As shown in Figure 1, the mean RTL measurement (T/S) was significantly longer in PLWH groups (n = 78; T/S HIV: 1.04; T/S HIV/Cancer: 1.04) compared to individuals in the control group (n = 163; T/S: 0.96) (p = 0.0002 and p = 0.0125, respectively). No significant differences in mean RTL were observed among PLWH groups.

Click to view original image

Figure 1 Comparison of RTL measurement between the study groups. Legend: RTL = relative telomere length. T/S ratio = amount of telomere repeat amplification product (T) to a reference single-copy gene signal (S). p-values are shown at the top; p < 0.05 is considered significant. Kruskal-Wallis non-parametric test.

In addition, a trend towards longer mean RTL was observed in PLWH with a longer time since diagnosis of HIV infection (above the mean of 13 years of infection) compared to the group with a shorter time since infection (≤13 years), showing a borderline statistical significance (p = 0.06).

In the PLWH group with cancer, the mean RTL was significantly longer in the PLWH group with NADCs than in the HIV-uninfected control group (1.05 versus 0.96; p = 0.03). However, no significant difference was found in the mean RTL between the control group and the PLWH group with AIDS-defining cancers (ADCs) (0.96 versus 1.01) or between NADCs and ADCs in PLWH groups (1.05 versus 1.01) (Figure 2).

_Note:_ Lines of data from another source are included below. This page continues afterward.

Source: an optimization exercise on an open RTL-to-GDS flow (aim: small area). Production flows keep margins and buffers that such runs may drop.
In this exercise RTL edits were held to simulation tests only and were not proved equivalent to the original.
Power is estimated from default activity; no workload was simulated.

==> design/flow/design.v <==
module avg_line_sink #(
    parameter int PIXEL_WIDTH  = 8,
    parameter int IMAGE_WIDTH  = 128,
    parameter int IMAGE_HEIGHT = 4,
    parameter int SUM_WIDTH    = PIXEL_WIDTH + $clog2(IMAGE_WIDTH)
) (
    input  logic                              clk,
    input  logic                              arstn,
    input  logic [PIXEL_WIDTH-1:0]            din_data,
    input  logic                              din_valid,
    output logic [$clog2(IMAGE_WIDTH)-1:0]    col,
    output logic [$clog2(IMAGE_HEIGHT+1)-1:0] row,
    output logic                              line_done,
    output logic [SUM_WIDTH-1:0]              line_sum,
    output logic                              frame_done,
    output logic                              rd_avail,
    output logic                              rd_bank,
    input  logic                              rd_en,
    input  logic [$clog2(IMAGE_WIDTH)-1:0]    rd_addr,
    output logic [PIXEL_WIDTH-1:0]            rd_data,
    input  logic                              rd_release,
    output logic                              overflow
);
    localparam int CW = $clog2(IMAGE_WIDTH);
    localparam int RW = $clog2(IMAGE_HEIGHT + 1);
    localparam logic [CW-1:0] COL_LAST = CW'(IMAGE_WIDTH - 1);
    localparam logic [RW-1:0] ROW_LAST = RW'(IMAGE_HEIGHT - 1);
    localparam logic [CW:0]   ADDR_LIM = (CW + 1)'(IMAGE_WIDTH);
    typedef enum logic [1:0] {
        BANK_EMPTY   = 2'd0,
        BANK_FILLING = 2'd1,
        BANK_FULL    = 2'd2
    } bank_state_t;
    bank_state_t bank_st     [2];
    bank_state_t bank_st_nxt [2];
    logic [1:0]  bank_full;
    logic [PIXEL_WIDTH-1:0] mem [0:1][0:IMAGE_WIDTH-1];
    logic                 wbank;
    logic [SUM_WIDTH-1:0] acc;
    logic [SUM_WIDTH-1:0] pix_ext;
    logic                 accept;
    logic                 drop;
    logic                 last_col;
    logic                 commit;
    logic                 release_ok;
    assign pix_ext    = {{(SUM_WIDTH - PIXEL_WIDTH){1'b0}}, din_data};
    assign accept     = din_valid && !bank_full[wbank];
    assign drop       = din_valid &&  bank_full[wbank];
    assign last_col   = (col == COL_LAST);
    assign commit     = accept && last_col;
    assign release_ok = rd_release && rd_avail;
    always_ff @(posedge clk or negedge arstn) begin
        if (!arstn) begin
            bank_st[0] <= BANK_EMPTY;
            bank_st[1] <= BANK_EMPTY;
        end else begin
            bank_st[0] <= bank_st_nxt[0];
            bank_st[1] <= bank_st_nxt[1];
        end
    end
    always_comb begin
        for (int b = 0; b < 2; b++) begin
            bank_st_nxt[b] = bank_st[b];
            if (release_ok && (rd_bank == 1'(b))) begin
                bank_st_nxt[b] = BANK_EMPTY;
            end
            if (accept && (wbank == 1'(b))) begin
                bank_st_nxt[b] = last_col ? BANK_FULL : BANK_FILLING;
            end
        end
    end
    always_comb begin
        for (int b = 0; b < 2; b++) begin
            bank_full[b] = (bank_st[b] == BANK_FULL);
        end
    end
    assign rd_avail = |bank_full;
    always_ff @(posedge clk) begin
        if (accept) begin
            mem[wbank][col] <= din_data;
        end
    end
    always_ff @(posedge clk or negedge arstn) begin
        if (!arstn) begin
            col        <= '0;
            row        <= '0;
            acc        <= '0;
            line_done  <= 1'b0;
            frame_done <= 1'b0;
            line_sum   <= '0;
            wbank      <= 1'b0;
            rd_bank    <= 1'b0;
            rd_data    <= '0;
            overflow   <= 1'b0;
        end else begin
            line_done  <= commit;
            frame_done <= commit && (row == ROW_LAST);
            if (accept) begin
                if (last_col) begin
                    col      <= '0;
                    acc      <= '0;
                    line_sum <= acc + pix_ext;
                    wbank    <= ~wbank;
                    row      <= (row == ROW_LAST) ? '0 : row + RW'(1);
                end else begin
                    col <= col + CW'(1);
                    acc <= acc + pix_ext;
                end
            end
            if (drop) begin
                overflow <= 1'b1;
            end
            if (release_ok) begin
                rd_bank <= ~rd_bank;
            end
            if (rd_en) begin
                if ({1'b0, rd_addr} < ADDR_LIM) begin
                    rd_data <= mem[rd_bank][rd_addr];
                end else begin
                    rd_data <= '0;
                end
            end
        end
    end
endmodule
==> design/flow/run.sh <==
#!/bin/bash
# synth_recipe.tcl (not shown) runs the flow's synth.tcl, then flattens the netlist and writes it again
# the make line also repeats each setting of config.mk as NAME=value (left out here)
make -C /OpenROAD-flow-scripts/flow DESIGN_CONFIG=/design/flow/config.mk WORK_HOME=/design/flow/orfs CLKGATE_MAP_FILE= SYNTH_SCRIPT=/design/flow/synth_recipe.tcl finish
==> design/flow/config.mk <==
export PLATFORM = sky130hd
export DESIGN_NAME = avg_line_sink
export DESIGN_NICKNAME = avg_line_sink
export VERILOG_FILES = /design/flow/design.v
export SDC_FILE = /design/flow/constraint.sdc
export NUM_CORES = 4
export LEC_CHECK = 0
export CAP_MARGIN = 20
export CORE_MARGIN = 2
export CORE_UTILIZATION = 40
export SLEW_MARGIN = 20
==> design/flow/constraint.sdc <==
create_clock -name core_clock -period 4.0 [get_ports {clk}]
set_input_delay 0.8000 -clock core_clock [delete_from_list [all_inputs] [get_ports {clk}]]
set_output_delay 0.8000 -clock core_clock [all_outputs]
set_load 0.01 [all_outputs]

Click to view original image

Figure 2 Comparison of RTL measurement between groups according to types of cancers. Legend: RTL = relative telomere length. T/S ratio = amount of telomere repeat amplification product (T) to a reference single-copy gene signal (S). p-values is shown on the top, p-values is are shown on the top, p < 0.05 is considered significant. Kruskal-Wallis non-parametric test.

By analyzing RTL measurements by gender, we found that the mean RTL was significantly longer in women from the PLWH group without cancer than in women in the control group (1.03 versus 0.91; p = 0.0002). No difference in mean RTL was found among males in the studied group (p > 0.999).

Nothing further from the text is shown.